Within the data beneath, some lines may hold the word "instances". Give the number of those lines and nothing else.
Raw data section start
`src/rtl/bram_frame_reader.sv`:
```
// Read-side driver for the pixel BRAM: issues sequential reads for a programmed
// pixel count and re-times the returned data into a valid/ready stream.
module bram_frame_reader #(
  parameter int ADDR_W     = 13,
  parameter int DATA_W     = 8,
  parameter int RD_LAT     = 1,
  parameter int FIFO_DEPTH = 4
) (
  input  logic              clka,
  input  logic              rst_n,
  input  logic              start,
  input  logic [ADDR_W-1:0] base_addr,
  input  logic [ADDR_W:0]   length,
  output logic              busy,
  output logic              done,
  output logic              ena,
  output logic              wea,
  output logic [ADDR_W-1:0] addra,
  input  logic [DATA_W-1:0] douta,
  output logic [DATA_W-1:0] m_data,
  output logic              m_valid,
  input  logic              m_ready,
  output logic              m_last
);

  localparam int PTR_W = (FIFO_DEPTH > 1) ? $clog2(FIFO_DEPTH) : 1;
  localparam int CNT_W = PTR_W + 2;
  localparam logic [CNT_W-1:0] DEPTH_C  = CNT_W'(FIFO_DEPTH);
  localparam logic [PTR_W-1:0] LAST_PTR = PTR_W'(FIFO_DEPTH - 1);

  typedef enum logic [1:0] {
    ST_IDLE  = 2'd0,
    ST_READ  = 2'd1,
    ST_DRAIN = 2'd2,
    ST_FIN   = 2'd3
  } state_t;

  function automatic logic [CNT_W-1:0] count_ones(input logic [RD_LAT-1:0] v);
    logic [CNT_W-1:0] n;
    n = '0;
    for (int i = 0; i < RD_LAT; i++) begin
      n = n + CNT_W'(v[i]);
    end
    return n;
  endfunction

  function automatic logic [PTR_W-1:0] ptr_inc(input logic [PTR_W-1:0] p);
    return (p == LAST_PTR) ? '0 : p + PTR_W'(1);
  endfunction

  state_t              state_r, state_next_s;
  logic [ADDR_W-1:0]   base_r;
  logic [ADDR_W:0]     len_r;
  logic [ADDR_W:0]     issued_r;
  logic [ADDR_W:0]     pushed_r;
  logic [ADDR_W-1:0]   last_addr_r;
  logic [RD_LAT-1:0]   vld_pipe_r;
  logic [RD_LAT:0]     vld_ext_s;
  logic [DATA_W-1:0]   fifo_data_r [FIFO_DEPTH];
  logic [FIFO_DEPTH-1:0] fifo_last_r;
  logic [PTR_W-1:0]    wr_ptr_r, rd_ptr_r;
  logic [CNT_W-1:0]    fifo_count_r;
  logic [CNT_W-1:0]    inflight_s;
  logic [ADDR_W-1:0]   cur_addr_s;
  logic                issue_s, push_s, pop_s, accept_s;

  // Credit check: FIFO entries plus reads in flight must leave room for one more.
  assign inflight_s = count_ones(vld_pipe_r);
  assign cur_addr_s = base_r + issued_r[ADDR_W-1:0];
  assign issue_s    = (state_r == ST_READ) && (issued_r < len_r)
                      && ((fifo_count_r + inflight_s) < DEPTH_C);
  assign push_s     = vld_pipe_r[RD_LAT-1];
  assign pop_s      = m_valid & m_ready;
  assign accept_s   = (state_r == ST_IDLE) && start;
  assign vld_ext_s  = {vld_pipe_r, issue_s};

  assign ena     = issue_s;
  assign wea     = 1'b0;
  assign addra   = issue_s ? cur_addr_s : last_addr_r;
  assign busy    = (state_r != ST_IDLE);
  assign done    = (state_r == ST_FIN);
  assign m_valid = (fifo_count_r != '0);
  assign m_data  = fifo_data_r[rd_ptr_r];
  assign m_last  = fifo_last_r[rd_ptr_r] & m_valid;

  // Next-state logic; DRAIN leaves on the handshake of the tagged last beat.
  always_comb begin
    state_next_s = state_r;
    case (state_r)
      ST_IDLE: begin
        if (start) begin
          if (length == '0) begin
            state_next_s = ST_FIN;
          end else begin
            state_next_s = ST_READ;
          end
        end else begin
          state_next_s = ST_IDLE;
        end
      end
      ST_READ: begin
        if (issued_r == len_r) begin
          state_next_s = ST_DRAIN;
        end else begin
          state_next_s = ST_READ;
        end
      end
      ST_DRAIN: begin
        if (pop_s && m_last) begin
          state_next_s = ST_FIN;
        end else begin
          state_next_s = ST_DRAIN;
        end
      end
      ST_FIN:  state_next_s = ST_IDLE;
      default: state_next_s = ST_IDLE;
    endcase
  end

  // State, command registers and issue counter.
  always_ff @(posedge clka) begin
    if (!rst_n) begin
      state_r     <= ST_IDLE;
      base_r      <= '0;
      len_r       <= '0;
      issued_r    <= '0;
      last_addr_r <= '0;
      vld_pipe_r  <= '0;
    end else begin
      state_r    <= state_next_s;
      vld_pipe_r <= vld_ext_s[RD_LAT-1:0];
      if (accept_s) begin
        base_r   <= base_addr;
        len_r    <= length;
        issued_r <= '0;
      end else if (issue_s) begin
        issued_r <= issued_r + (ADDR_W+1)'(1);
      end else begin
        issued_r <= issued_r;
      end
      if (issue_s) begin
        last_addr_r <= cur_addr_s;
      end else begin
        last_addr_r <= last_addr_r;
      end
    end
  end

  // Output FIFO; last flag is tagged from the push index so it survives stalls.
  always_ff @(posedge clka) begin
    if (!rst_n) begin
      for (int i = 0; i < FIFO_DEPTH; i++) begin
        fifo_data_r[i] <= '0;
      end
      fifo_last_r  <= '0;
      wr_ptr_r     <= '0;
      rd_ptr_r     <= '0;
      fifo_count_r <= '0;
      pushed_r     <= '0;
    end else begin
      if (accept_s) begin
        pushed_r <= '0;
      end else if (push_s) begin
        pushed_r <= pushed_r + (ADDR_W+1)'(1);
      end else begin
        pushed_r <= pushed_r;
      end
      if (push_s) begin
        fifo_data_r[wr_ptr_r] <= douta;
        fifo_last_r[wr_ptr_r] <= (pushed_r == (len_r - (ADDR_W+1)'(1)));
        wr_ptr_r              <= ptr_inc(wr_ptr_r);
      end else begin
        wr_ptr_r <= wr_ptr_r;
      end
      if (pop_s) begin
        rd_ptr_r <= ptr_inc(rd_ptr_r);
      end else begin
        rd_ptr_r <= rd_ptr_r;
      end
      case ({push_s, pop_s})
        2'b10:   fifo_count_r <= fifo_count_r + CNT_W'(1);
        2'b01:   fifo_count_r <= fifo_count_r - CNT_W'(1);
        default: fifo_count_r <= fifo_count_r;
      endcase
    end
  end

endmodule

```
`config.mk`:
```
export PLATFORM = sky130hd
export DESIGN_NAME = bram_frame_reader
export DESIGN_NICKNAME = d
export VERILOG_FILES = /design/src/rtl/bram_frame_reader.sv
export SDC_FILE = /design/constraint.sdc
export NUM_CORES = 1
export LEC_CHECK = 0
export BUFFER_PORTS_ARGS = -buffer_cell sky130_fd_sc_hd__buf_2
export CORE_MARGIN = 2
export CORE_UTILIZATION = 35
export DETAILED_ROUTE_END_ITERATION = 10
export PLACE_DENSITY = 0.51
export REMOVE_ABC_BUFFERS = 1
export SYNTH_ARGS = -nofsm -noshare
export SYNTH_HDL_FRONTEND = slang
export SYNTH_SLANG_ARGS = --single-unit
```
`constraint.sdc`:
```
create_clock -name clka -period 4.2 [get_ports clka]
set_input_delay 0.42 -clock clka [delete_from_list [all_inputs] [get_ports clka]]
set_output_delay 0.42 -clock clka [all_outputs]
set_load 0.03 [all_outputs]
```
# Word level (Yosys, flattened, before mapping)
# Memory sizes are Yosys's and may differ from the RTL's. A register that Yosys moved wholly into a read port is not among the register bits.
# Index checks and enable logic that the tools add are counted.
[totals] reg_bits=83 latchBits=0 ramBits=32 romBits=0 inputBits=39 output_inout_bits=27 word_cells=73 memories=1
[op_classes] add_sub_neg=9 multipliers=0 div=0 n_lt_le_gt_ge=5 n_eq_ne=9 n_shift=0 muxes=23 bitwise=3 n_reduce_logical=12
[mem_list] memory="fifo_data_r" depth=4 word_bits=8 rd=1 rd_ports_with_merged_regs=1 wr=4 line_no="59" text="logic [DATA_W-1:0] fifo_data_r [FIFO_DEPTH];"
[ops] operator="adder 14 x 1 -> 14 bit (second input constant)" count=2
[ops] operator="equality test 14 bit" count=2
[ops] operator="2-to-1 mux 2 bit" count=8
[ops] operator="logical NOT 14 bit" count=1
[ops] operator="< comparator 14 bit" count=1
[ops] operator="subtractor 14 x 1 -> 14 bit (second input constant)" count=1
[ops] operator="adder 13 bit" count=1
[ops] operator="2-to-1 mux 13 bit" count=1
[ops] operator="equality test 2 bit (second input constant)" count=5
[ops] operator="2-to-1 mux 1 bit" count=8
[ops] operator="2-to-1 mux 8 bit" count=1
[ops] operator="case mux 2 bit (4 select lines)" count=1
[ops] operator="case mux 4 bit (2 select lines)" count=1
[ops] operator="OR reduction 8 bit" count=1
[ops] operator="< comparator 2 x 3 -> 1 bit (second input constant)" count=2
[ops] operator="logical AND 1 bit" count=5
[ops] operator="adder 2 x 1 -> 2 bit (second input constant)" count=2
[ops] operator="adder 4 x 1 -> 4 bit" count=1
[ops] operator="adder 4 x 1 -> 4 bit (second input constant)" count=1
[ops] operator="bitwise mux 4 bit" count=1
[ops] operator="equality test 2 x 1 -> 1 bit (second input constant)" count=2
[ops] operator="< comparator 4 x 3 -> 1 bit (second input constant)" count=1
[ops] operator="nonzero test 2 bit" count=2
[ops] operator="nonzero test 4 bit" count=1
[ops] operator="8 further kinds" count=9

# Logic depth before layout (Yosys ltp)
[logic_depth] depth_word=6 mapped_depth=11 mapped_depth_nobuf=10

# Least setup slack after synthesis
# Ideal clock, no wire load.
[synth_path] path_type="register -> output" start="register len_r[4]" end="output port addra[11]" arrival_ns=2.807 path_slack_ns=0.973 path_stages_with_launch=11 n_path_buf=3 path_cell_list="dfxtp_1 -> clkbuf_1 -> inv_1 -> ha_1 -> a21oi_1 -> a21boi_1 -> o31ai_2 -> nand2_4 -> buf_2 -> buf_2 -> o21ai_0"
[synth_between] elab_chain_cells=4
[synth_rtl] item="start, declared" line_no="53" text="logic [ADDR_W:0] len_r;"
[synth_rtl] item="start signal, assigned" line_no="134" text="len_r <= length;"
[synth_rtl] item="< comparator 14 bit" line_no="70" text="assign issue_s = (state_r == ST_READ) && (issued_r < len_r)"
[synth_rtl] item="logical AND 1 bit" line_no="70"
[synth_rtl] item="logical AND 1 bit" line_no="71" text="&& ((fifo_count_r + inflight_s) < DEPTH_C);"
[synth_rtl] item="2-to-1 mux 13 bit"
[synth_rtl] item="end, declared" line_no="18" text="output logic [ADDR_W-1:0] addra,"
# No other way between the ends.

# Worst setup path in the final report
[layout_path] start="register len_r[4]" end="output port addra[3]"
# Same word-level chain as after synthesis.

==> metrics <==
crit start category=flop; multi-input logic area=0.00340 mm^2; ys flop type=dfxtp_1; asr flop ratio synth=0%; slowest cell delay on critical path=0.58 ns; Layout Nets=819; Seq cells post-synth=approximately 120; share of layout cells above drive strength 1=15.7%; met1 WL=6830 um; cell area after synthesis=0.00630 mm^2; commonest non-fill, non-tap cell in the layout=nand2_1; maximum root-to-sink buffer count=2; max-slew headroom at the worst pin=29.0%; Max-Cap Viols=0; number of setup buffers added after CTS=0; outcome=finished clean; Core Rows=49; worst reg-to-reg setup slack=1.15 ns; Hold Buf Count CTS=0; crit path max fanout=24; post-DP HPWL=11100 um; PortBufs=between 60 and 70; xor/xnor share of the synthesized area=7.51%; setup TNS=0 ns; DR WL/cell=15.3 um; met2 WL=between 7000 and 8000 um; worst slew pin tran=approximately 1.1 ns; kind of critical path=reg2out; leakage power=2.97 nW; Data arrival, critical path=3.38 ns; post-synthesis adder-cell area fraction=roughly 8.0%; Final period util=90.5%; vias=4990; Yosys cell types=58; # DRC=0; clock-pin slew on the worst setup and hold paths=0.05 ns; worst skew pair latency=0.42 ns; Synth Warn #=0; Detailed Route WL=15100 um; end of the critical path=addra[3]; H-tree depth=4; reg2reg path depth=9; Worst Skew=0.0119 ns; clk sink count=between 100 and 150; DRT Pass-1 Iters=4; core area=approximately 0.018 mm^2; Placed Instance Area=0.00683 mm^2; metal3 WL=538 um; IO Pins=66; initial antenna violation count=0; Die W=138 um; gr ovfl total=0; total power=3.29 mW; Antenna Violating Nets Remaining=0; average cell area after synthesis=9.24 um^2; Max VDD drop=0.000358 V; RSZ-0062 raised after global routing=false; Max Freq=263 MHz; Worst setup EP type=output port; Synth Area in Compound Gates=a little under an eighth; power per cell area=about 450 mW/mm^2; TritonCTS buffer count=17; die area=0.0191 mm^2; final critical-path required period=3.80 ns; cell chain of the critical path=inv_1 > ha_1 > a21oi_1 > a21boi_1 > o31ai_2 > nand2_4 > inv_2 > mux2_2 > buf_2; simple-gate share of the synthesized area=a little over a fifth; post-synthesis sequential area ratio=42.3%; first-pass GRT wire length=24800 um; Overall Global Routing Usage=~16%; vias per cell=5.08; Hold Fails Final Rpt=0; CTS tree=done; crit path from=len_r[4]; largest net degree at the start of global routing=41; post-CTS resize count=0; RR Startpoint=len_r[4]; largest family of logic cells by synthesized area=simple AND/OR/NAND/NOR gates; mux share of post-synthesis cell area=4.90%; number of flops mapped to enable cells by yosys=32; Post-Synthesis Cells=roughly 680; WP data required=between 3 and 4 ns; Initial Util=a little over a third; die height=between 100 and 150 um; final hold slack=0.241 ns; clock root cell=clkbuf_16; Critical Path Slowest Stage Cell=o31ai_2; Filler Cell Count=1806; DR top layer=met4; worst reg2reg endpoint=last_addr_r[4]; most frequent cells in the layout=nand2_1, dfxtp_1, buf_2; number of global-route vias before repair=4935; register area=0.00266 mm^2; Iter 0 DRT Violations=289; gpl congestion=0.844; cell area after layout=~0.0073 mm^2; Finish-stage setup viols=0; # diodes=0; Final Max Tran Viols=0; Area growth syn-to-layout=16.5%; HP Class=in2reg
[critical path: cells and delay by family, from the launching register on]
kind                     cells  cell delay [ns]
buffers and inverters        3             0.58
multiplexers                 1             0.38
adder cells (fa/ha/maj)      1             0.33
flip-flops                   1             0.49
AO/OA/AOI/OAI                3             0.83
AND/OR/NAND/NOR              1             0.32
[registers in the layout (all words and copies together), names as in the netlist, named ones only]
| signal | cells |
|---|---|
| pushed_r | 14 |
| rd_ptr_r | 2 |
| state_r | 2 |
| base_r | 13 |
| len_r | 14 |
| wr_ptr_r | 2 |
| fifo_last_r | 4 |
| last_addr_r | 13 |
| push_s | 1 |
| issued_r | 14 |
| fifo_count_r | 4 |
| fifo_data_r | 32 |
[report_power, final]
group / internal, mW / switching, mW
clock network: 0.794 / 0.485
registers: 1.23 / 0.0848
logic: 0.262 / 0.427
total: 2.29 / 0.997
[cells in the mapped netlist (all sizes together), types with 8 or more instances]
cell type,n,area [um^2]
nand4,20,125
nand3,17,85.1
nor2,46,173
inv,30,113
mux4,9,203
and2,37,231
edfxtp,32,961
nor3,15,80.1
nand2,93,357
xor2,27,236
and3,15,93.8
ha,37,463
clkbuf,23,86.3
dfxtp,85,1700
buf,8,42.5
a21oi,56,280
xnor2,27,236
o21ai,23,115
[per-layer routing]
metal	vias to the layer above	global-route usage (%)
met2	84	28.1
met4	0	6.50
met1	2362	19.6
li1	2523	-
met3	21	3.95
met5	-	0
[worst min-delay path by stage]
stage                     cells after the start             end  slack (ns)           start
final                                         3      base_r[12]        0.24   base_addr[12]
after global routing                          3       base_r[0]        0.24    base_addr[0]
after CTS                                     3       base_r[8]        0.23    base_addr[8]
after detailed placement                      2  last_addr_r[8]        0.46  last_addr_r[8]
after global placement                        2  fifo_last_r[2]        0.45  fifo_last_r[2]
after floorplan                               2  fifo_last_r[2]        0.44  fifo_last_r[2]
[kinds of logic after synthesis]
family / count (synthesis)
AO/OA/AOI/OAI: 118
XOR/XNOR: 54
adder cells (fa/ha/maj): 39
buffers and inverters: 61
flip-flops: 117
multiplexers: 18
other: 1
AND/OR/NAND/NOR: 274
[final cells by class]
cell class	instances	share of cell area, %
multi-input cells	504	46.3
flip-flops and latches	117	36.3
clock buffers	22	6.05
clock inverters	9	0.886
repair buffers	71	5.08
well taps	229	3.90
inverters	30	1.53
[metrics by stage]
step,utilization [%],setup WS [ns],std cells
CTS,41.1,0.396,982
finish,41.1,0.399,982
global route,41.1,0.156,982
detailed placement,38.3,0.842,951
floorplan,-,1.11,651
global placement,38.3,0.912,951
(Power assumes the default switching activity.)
Raw data section end
## Task solution
2